§ **PROBLEM TO SOLVE**
How many lines of the data contain "short"? Reply with the number alone.

(Stored data)
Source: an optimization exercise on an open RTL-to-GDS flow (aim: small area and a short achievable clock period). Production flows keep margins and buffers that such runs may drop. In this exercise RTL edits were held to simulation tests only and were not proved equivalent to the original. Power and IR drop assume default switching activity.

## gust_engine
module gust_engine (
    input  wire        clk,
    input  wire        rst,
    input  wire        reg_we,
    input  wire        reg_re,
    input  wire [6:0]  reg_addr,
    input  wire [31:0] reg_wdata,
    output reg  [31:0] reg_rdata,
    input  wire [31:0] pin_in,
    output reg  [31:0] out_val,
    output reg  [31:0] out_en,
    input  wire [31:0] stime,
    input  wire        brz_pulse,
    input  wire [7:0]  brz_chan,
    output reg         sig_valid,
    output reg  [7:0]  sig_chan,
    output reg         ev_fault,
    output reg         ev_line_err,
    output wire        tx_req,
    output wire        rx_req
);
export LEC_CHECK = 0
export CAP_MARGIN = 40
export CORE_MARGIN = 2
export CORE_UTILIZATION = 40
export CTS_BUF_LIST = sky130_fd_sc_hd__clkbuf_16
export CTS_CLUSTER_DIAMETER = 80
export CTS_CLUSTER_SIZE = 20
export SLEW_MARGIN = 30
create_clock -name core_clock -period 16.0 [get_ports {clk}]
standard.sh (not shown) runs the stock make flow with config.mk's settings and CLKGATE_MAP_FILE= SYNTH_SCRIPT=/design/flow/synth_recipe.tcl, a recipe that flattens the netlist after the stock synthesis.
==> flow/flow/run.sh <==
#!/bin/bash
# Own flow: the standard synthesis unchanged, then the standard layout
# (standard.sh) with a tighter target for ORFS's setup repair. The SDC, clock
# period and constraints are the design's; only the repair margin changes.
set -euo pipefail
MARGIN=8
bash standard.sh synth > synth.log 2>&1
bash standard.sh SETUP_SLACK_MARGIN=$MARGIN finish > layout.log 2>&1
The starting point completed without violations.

---

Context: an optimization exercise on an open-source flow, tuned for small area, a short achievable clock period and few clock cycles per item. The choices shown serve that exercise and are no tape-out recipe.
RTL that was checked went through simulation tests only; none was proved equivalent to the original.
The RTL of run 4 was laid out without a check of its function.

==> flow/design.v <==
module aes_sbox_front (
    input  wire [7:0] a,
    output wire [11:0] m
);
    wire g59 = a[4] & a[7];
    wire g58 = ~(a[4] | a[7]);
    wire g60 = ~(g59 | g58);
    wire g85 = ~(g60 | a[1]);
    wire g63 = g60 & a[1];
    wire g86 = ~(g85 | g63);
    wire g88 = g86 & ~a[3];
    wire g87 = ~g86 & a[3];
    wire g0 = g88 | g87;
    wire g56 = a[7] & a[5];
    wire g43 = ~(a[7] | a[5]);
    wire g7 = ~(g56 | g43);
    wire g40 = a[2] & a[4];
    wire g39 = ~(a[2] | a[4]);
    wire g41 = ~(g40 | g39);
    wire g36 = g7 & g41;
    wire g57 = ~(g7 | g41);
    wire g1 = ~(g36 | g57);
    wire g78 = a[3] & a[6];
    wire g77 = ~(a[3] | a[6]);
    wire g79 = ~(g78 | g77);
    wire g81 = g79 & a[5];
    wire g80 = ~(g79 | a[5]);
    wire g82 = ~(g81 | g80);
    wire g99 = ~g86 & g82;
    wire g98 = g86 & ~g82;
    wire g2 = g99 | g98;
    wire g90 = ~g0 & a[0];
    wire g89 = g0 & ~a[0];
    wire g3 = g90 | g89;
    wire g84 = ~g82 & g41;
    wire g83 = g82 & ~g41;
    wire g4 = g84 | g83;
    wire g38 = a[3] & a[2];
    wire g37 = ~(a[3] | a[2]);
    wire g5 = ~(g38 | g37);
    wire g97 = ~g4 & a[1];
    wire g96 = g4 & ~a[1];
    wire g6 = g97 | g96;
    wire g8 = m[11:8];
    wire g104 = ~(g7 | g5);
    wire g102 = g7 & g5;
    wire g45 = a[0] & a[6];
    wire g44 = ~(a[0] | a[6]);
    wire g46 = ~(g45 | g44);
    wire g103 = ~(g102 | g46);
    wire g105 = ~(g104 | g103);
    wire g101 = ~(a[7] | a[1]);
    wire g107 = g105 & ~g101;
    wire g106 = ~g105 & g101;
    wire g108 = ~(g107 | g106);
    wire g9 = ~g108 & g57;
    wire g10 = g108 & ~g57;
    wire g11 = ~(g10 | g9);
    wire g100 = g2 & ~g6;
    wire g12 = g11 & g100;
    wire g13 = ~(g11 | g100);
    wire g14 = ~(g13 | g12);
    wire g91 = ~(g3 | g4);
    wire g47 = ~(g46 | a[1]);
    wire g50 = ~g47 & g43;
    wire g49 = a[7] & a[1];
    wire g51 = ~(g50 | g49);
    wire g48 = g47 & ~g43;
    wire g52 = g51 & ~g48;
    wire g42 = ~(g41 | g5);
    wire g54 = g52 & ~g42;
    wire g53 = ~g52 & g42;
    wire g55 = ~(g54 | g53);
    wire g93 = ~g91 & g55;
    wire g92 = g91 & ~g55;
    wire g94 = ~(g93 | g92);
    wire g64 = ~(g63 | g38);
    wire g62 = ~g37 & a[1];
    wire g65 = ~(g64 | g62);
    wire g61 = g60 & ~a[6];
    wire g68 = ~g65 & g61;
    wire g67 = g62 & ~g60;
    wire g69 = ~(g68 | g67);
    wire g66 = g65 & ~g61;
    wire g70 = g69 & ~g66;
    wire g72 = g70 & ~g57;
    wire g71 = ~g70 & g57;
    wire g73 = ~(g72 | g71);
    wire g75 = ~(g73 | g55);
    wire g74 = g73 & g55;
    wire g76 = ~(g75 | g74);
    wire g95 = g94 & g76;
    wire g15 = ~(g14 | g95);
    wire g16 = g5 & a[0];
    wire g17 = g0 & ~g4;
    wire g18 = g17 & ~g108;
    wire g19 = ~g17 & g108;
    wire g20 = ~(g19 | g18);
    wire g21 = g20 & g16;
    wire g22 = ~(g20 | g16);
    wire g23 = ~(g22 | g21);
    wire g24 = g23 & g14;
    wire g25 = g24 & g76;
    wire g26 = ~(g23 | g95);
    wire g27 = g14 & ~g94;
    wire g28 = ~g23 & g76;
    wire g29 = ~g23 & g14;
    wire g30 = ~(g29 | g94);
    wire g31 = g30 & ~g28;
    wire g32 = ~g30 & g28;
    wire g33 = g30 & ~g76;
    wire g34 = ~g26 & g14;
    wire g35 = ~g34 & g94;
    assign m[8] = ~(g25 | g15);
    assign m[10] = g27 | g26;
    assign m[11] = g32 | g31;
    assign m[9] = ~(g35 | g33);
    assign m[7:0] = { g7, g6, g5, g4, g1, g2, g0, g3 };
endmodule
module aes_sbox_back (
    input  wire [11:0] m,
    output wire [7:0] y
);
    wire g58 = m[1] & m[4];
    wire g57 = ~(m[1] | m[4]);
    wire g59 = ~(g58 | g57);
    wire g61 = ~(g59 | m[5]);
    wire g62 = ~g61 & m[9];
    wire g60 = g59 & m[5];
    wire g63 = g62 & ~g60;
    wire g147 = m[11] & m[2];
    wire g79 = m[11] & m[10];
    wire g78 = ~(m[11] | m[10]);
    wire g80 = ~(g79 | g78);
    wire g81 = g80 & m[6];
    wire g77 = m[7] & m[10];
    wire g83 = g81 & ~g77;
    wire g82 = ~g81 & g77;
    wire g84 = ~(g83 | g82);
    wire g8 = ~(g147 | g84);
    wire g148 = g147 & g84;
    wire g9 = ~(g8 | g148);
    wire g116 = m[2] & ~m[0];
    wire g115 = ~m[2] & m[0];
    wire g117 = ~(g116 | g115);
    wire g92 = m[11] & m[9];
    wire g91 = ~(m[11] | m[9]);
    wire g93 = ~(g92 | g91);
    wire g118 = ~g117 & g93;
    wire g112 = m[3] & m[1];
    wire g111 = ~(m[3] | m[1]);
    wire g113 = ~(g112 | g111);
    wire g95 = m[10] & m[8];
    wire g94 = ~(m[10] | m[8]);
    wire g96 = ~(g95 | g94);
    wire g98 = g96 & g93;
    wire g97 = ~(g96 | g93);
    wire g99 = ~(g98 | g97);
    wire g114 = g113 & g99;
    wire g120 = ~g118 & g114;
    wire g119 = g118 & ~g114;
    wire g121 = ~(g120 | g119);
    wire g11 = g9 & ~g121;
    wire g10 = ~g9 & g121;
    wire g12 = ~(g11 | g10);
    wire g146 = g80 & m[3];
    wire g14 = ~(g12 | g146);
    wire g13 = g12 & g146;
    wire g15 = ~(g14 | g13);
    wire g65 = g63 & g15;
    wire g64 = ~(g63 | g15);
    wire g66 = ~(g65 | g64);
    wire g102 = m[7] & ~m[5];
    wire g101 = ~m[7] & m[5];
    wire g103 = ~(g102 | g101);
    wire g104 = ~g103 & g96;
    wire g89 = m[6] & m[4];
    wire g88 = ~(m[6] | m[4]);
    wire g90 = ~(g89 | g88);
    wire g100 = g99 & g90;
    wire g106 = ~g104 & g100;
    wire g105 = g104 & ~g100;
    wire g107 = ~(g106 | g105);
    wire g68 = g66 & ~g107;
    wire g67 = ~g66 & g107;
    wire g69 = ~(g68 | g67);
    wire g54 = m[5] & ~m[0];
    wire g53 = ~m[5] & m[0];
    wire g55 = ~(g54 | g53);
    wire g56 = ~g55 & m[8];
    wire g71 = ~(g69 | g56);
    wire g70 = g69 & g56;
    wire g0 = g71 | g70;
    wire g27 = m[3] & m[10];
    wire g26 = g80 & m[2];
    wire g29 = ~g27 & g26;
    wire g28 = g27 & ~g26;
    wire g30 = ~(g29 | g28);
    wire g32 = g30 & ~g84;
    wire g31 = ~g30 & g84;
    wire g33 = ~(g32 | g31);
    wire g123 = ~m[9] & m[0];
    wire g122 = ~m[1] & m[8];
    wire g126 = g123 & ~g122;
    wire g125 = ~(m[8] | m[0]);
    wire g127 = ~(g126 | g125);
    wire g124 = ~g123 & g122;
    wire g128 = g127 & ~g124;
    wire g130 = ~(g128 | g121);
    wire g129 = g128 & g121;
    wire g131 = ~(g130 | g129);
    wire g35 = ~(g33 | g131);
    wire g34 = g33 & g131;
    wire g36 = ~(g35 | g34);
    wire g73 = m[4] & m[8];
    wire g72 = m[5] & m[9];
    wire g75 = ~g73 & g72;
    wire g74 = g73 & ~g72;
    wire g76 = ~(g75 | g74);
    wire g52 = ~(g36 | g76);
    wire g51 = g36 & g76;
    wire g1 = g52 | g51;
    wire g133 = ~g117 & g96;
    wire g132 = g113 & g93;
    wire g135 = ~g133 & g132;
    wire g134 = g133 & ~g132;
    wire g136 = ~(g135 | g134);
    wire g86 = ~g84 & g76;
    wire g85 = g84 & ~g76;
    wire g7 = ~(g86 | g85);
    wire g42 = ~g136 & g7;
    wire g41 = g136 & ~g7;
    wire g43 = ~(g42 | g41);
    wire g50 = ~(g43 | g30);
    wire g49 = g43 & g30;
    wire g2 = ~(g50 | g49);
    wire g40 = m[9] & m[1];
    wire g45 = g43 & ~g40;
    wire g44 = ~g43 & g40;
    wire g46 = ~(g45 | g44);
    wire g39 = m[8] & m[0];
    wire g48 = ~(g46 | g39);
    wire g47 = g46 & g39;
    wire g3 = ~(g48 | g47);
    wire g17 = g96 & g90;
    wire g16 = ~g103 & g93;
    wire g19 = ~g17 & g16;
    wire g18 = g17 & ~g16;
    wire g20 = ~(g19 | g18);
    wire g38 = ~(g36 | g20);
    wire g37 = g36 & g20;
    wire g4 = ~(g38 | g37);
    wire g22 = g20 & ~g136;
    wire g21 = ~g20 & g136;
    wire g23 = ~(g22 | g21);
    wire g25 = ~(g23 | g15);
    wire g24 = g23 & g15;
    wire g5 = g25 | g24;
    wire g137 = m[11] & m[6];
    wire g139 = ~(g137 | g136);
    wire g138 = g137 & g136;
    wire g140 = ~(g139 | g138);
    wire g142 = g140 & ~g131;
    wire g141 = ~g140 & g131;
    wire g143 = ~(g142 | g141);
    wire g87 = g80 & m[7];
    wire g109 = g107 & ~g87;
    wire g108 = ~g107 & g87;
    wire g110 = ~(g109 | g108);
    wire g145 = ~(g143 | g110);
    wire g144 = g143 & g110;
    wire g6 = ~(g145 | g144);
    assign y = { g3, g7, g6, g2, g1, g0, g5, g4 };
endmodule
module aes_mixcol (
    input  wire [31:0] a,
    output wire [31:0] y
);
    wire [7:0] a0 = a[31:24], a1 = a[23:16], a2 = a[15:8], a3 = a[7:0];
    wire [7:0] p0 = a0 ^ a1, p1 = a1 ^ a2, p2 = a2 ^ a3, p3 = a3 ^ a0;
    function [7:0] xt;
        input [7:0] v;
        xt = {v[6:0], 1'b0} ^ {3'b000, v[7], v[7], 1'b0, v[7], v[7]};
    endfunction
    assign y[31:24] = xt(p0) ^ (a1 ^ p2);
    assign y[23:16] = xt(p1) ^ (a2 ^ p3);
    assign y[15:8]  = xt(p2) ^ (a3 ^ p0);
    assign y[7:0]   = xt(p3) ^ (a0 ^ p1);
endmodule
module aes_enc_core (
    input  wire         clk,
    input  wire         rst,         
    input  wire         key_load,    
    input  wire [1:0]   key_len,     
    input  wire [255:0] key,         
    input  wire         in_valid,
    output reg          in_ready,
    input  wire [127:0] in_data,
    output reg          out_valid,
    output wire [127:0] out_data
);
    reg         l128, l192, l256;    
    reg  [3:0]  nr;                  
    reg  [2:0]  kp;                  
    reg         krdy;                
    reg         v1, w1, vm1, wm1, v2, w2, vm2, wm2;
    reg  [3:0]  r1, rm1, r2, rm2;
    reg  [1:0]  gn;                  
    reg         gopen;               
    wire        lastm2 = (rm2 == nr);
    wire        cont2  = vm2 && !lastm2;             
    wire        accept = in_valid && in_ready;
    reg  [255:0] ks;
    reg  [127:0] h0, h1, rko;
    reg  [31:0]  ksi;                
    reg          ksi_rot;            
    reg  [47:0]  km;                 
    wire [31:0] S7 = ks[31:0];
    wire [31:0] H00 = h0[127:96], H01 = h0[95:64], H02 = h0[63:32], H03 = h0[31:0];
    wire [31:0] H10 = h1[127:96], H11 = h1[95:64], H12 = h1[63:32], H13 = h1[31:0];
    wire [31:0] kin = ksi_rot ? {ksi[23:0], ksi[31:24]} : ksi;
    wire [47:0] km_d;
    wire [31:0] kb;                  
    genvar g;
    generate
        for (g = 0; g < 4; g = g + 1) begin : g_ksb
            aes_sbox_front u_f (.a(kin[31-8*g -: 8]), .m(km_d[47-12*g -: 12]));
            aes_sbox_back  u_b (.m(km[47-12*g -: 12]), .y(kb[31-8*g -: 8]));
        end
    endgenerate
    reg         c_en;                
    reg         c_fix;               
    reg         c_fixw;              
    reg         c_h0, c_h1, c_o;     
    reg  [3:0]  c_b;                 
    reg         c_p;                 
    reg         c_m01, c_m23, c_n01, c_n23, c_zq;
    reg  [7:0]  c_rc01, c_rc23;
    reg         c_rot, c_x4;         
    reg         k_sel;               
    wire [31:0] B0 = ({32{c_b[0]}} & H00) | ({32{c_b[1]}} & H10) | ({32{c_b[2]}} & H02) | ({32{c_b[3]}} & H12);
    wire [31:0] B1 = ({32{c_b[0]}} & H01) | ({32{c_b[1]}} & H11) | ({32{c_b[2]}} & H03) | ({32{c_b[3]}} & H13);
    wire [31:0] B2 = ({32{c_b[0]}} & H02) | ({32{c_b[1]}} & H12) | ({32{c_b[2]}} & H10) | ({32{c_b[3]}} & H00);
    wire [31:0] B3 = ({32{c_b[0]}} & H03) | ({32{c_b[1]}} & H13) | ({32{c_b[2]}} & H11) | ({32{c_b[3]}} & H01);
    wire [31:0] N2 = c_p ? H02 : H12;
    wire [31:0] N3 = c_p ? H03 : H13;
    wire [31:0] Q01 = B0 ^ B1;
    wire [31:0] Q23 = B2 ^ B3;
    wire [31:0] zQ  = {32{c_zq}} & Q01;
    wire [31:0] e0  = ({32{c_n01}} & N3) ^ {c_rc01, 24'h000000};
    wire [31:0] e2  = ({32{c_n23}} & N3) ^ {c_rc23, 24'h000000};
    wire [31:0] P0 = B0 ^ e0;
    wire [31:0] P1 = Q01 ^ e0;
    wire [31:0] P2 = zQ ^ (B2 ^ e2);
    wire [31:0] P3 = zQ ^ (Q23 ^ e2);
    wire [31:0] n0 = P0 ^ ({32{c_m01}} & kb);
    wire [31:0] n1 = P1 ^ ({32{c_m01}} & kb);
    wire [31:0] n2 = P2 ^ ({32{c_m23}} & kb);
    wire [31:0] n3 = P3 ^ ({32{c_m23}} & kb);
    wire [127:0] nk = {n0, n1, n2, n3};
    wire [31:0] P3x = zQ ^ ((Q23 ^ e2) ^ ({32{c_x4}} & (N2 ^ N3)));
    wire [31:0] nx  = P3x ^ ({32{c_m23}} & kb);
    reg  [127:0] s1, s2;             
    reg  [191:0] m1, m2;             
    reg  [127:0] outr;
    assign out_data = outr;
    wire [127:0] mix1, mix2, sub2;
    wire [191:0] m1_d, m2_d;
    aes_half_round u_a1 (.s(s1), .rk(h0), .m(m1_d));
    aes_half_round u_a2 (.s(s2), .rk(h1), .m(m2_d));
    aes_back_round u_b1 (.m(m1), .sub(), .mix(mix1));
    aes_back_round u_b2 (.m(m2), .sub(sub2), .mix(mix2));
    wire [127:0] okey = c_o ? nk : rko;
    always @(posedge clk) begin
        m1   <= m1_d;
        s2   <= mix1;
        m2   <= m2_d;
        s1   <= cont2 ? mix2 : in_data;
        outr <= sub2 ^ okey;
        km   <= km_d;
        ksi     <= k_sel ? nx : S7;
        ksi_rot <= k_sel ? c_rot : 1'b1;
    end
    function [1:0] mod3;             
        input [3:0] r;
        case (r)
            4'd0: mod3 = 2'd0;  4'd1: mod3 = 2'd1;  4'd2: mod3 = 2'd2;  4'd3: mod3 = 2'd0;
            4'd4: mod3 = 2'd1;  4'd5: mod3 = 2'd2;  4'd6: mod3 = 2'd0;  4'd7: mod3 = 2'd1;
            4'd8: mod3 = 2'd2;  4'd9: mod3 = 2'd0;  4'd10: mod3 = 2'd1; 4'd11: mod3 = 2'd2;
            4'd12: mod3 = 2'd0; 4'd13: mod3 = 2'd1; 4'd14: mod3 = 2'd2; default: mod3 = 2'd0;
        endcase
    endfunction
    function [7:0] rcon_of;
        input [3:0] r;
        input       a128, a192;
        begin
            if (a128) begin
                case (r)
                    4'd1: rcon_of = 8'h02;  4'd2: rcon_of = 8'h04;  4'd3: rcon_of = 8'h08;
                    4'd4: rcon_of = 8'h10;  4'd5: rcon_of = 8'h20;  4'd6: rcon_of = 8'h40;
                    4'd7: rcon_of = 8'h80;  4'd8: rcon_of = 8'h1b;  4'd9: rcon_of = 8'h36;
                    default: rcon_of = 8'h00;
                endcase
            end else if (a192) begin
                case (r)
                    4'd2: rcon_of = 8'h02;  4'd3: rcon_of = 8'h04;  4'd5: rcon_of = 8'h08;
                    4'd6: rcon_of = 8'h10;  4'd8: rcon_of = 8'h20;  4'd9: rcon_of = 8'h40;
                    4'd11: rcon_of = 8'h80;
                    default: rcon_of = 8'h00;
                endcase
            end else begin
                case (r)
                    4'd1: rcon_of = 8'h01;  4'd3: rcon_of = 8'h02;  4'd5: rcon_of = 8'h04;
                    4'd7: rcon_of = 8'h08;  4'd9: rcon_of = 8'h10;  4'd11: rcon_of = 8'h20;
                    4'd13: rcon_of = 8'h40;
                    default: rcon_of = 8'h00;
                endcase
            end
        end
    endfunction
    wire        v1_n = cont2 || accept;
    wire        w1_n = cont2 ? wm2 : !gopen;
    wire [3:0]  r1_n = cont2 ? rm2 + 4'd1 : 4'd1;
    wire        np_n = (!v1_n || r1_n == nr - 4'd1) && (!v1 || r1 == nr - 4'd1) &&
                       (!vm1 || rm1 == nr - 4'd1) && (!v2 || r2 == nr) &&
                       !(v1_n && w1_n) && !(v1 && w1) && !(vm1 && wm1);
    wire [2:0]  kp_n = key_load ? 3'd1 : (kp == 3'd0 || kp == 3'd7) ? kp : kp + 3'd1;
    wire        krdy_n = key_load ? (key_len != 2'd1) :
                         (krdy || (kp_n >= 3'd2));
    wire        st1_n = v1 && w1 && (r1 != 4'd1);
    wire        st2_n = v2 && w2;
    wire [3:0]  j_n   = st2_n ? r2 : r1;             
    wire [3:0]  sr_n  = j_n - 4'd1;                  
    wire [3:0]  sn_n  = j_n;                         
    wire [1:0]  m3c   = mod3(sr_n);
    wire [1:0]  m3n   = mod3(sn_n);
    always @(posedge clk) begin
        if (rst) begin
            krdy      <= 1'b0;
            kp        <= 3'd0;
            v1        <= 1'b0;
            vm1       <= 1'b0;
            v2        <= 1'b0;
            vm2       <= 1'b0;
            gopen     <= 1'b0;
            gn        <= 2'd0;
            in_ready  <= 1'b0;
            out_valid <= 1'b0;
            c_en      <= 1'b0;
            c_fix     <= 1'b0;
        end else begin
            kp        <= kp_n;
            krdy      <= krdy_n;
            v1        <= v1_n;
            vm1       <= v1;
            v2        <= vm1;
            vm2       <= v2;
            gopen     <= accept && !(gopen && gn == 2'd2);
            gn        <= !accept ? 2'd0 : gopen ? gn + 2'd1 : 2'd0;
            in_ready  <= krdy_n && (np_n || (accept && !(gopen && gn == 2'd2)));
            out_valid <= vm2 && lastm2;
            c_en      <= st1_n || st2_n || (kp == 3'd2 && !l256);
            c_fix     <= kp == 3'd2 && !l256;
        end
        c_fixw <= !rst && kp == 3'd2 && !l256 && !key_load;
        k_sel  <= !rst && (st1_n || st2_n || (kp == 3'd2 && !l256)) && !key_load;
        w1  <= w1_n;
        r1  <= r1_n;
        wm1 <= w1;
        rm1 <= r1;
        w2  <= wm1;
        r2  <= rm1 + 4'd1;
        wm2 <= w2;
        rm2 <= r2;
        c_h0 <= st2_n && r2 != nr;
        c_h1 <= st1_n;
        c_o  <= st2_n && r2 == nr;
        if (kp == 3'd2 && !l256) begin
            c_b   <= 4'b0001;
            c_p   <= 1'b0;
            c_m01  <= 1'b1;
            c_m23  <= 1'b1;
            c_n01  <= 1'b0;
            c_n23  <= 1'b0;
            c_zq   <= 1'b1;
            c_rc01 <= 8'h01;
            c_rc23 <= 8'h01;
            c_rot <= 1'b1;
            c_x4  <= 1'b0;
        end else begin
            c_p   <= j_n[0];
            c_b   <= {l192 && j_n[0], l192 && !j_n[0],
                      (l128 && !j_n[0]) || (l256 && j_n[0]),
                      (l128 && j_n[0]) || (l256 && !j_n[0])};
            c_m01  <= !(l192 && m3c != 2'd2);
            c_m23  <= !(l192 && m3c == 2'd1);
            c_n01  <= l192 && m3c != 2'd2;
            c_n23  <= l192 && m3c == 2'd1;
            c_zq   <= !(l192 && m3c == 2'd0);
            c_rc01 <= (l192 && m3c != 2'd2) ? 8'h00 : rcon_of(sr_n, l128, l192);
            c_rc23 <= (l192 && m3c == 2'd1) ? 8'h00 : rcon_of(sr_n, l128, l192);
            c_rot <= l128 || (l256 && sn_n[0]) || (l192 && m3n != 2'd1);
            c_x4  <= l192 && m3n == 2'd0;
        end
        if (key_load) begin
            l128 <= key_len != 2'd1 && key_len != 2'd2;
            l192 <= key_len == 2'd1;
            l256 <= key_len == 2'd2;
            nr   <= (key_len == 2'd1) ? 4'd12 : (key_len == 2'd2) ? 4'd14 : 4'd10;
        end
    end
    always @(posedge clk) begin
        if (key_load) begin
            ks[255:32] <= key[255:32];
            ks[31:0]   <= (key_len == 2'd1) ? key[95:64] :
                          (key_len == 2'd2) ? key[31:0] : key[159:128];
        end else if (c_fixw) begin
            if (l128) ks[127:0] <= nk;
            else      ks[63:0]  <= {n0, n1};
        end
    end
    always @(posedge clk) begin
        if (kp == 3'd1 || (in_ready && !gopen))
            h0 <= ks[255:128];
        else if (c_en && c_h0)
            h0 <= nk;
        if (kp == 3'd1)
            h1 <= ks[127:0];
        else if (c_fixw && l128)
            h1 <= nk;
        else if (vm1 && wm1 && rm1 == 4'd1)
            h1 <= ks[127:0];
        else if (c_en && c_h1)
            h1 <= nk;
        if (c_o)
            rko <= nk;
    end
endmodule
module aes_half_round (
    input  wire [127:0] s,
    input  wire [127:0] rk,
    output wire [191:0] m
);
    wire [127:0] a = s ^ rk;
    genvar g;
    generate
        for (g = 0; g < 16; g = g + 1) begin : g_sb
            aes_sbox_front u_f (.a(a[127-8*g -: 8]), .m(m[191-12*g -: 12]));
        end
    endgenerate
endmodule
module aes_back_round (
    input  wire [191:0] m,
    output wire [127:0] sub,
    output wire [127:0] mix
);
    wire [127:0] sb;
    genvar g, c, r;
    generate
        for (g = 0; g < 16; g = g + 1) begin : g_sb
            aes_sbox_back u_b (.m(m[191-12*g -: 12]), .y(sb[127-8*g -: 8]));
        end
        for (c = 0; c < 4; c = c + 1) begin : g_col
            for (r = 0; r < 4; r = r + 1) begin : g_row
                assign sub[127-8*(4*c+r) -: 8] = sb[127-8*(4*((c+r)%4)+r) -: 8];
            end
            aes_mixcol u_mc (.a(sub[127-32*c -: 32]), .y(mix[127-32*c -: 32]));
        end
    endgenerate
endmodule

§ **WRITTEN RESPONSE**
2